とりあえず何とかしなきゃと思わないと、誰も何もしないですからね。今のままではいけないと思う人がどれだけ増えるかというのが、問題を解決するための前提になるんじゃないですかね。ただ、子どもは、医療の現状とか、福祉の現状とかについて、あまり考えないほうがいいですよ。本当に自分に向いているのかなと思ったら、やってみればいいんじゃないですかね。
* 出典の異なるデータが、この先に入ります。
### src/rtl/uvc_payload_packer.sv
// uvc_payload_packer
// Packs 32-bit YUY2 words from the show-ahead YUV FIFO into UVC bulk payloads.
// Each payload is a 12-byte UVC header (three words) followed by up to
// PAYLOAD_WORDS data words. Frame position is tracked so that FID, EOF,
// PTS and SCR are correct in every header.
//
// Ports:
//   clk, rst_n       system clock, asynchronous active-low reset
//   cam_active       host has committed streaming; low aborts the stream
//   fifo_dout/empty  show-ahead FIFO head word and empty flag
//   fifo_rd_en       pops the FIFO head (only in DATA, on an accepted word)
//   sof_cnt          USB frame number, sampled into the SCR field
//   out_data/valid/ready/last  valid/ready stream toward the bulk-IN endpoint
//   fid              current frame ID, for debug
//
// The stream outputs are decoded combinationally from the registered state so
// that a falling cam_active or an empty FIFO gates out_valid in the same cycle.
module uvc_payload_packer #(
    parameter int unsigned WIDTH         = 1280,
    parameter int unsigned HEIGHT        = 720,
    parameter int unsigned PAYLOAD_WORDS = 4093
) (
    input  logic        clk,
    input  logic        rst_n,
    input  logic        cam_active,
    input  logic [31:0] fifo_dout,
    input  logic        fifo_empty,
    output logic        fifo_rd_en,
    input  logic [10:0] sof_cnt,
    output logic [31:0] out_data,
    output logic        out_valid,
    input  logic        out_ready,
    output logic        out_last,
    output logic        fid
);

    localparam int unsigned FRAME_CNT_W = 24;
    localparam int unsigned PAY_CNT_W   = 16;
    localparam int unsigned STC_W       = 32;
    localparam int unsigned SOF_W       = 11;
    localparam int unsigned FRAME_WORDS = WIDTH * HEIGHT / 2;

    localparam logic [FRAME_CNT_W-1:0] FRAME_WORDS_C   = FRAME_CNT_W'(FRAME_WORDS);
    localparam logic [FRAME_CNT_W-1:0] PAYLOAD_WORDS_F = FRAME_CNT_W'(PAYLOAD_WORDS);
    localparam logic [PAY_CNT_W-1:0]   PAYLOAD_WORDS_P = PAY_CNT_W'(PAYLOAD_WORDS);
    localparam logic [7:0]             HDR_LEN         = 8'h0C;

    typedef enum logic [2:0] {
        ST_IDLE,
        ST_HDR0,
        ST_HDR1,
        ST_HDR2,
        ST_DATA
    } state_t;

    state_t                 state_q,     state_d;
    logic [FRAME_CNT_W-1:0] frame_cnt_q, frame_cnt_d;
    logic [PAY_CNT_W-1:0]   pay_cnt_q,   pay_cnt_d;
    logic [PAY_CNT_W-1:0]   pay_len_q,   pay_len_d;
    logic [STC_W-1:0]       stc_q,       stc_d;
    logic [STC_W-1:0]       stc_l_q,     stc_l_d;
    logic [STC_W-1:0]       pts_q,       pts_d;
    logic [SOF_W-1:0]       sof_l_q,     sof_l_d;
    logic                   eof_q,       eof_d;
    logic                   fid_q,       fid_d;

    logic [FRAME_CNT_W-1:0] frame_rem_c;
    logic [7:0]             bfh_c;
    logic                   accept_c;

    // Words still owed to the current frame, and the header flags byte
    assign frame_rem_c = FRAME_WORDS_C - frame_cnt_q;
    assign bfh_c       = {1'b1, 1'b0, 1'b0, 1'b0, 1'b1, 1'b1, eof_q, fid_q};
    assign accept_c    = out_valid && out_ready;
    assign fid         = fid_q;

    // Stream output decode
    always_comb begin : comb_out
        out_valid  = 1'b0;
        out_data   = '0;
        out_last   = 1'b0;
        fifo_rd_en = 1'b0;
        case (state_q)
            ST_HDR0: begin
                out_valid = cam_active;
                out_data  = {pts_q[15:0], bfh_c, HDR_LEN};
            end
            ST_HDR1: begin
                out_valid = cam_active;
                out_data  = {stc_l_q[15:0], pts_q[31:16]};
            end
            ST_HDR2: begin
                out_valid = cam_active;
                out_data  = {5'b0, sof_l_q, stc_l_q[31:16]};
            end
            ST_DATA: begin
                out_valid  = cam_active && !fifo_empty;
                out_data   = fifo_dout;
                out_last   = (pay_cnt_q == pay_len_q - PAY_CNT_W'(1));
                fifo_rd_en = cam_active && !fifo_empty && out_ready;
            end
            default: ;
        endcase
    end

    // Next-state and counter update
    always_comb begin : comb_next
        state_d     = state_q;
        frame_cnt_d = frame_cnt_q;
        pay_cnt_d   = pay_cnt_q;
        pay_len_d   = pay_len_q;
        stc_d       = stc_q + STC_W'(1);
        stc_l_d     = stc_l_q;
        pts_d       = pts_q;
        sof_l_d     = sof_l_q;
        eof_d       = eof_q;
        fid_d       = fid_q;

        if (!cam_active) begin
            // Abort: drop the partial payload and restart the frame count
            state_d     = ST_IDLE;
            pay_cnt_d   = '0;
            frame_cnt_d = '0;
        end else begin
            case (state_q)
                ST_IDLE: begin
                    if (!fifo_empty) begin
                        state_d   = ST_HDR0;
                        pay_len_d = (frame_rem_c > PAYLOAD_WORDS_F) ? PAYLOAD_WORDS_P
                                                                    : PAY_CNT_W'(frame_rem_c);
                        eof_d     = (frame_rem_c <= PAYLOAD_WORDS_F);
                        stc_l_d   = stc_q;
                        sof_l_d   = sof_cnt;
                        // PTS is captured once per frame, at its first payload
                        if (frame_cnt_q == '0) begin
                            pts_d = stc_q;
                        end
                    end
                end
                ST_HDR0: if (accept_c) state_d = ST_HDR1;
                ST_HDR1: if (accept_c) state_d = ST_HDR2;
                ST_HDR2: if (accept_c) state_d = ST_DATA;
                ST_DATA: begin
                    if (accept_c) begin
                        pay_cnt_d   = pay_cnt_q + PAY_CNT_W'(1);
                        frame_cnt_d = frame_cnt_q + FRAME_CNT_W'(1);
                        if (out_last) begin
                            state_d   = ST_IDLE;
                            pay_cnt_d = '0;
                            if (eof_q) begin
                                frame_cnt_d = '0;
                                fid_d       = ~fid_q;
                            end
                        end
                    end
                end
                default: state_d = ST_IDLE;
            endcase
        end
    end

    // State and datapath registers
    always_ff @(posedge clk or negedge rst_n) begin : seq
        if (!rst_n) begin
            state_q     <= ST_IDLE;
            frame_cnt_q <= '0;
            pay_cnt_q   <= '0;
            pay_len_q   <= '0;
            stc_q       <= '0;
            stc_l_q     <= '0;
            pts_q       <= '0;
            sof_l_q     <= '0;
            eof_q       <= 1'b0;
            fid_q       <= 1'b0;
        end else begin
            state_q     <= state_d;
            frame_cnt_q <= frame_cnt_d;
            pay_cnt_q   <= pay_cnt_d;
            pay_len_q   <= pay_len_d;
            stc_q       <= stc_d;
            stc_l_q     <= stc_l_d;
            pts_q       <= pts_d;
            sof_l_q     <= sof_l_d;
            eof_q       <= eof_d;
            fid_q       <= fid_d;
        end
    end

endmodule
勉強というのは、ちょっと見大変だけれども、本当はすごく面白い
教育も、これ以上は悪くならないなんじゃないですかね。悪くなっているのかどうかも僕はよくわからないんですけど、例えば戦前よりはいいでしょう。だから、大きなスパンで見ると、教育はそんなに悪くなっているような気がしないんですよね。ただ、一つ言えるのは、中国みたいな国に比べると、勉強に対する意欲がやはり落ちているのかなという気がしますね。子どもの側から、なんで勉強しなきゃいけないんだという質問が出るというのは社会の敗北ですからね。勉強というのは、ちょっと見大変だけれども、本当はすごく面白くてね。知識が身についていく過程って、すごく、自分にとっても充実感があることで、かつ社会に出るときに、教育があるとすごく有利だ、みたいなアナウンスメントっていうのは、自然に刷り込まれるはずなんですよ。それがない国、それがないまま成熟しちゃった社会っていうのは、だめといえばだめなんですけど。ただ、戦前よりはいいですからね。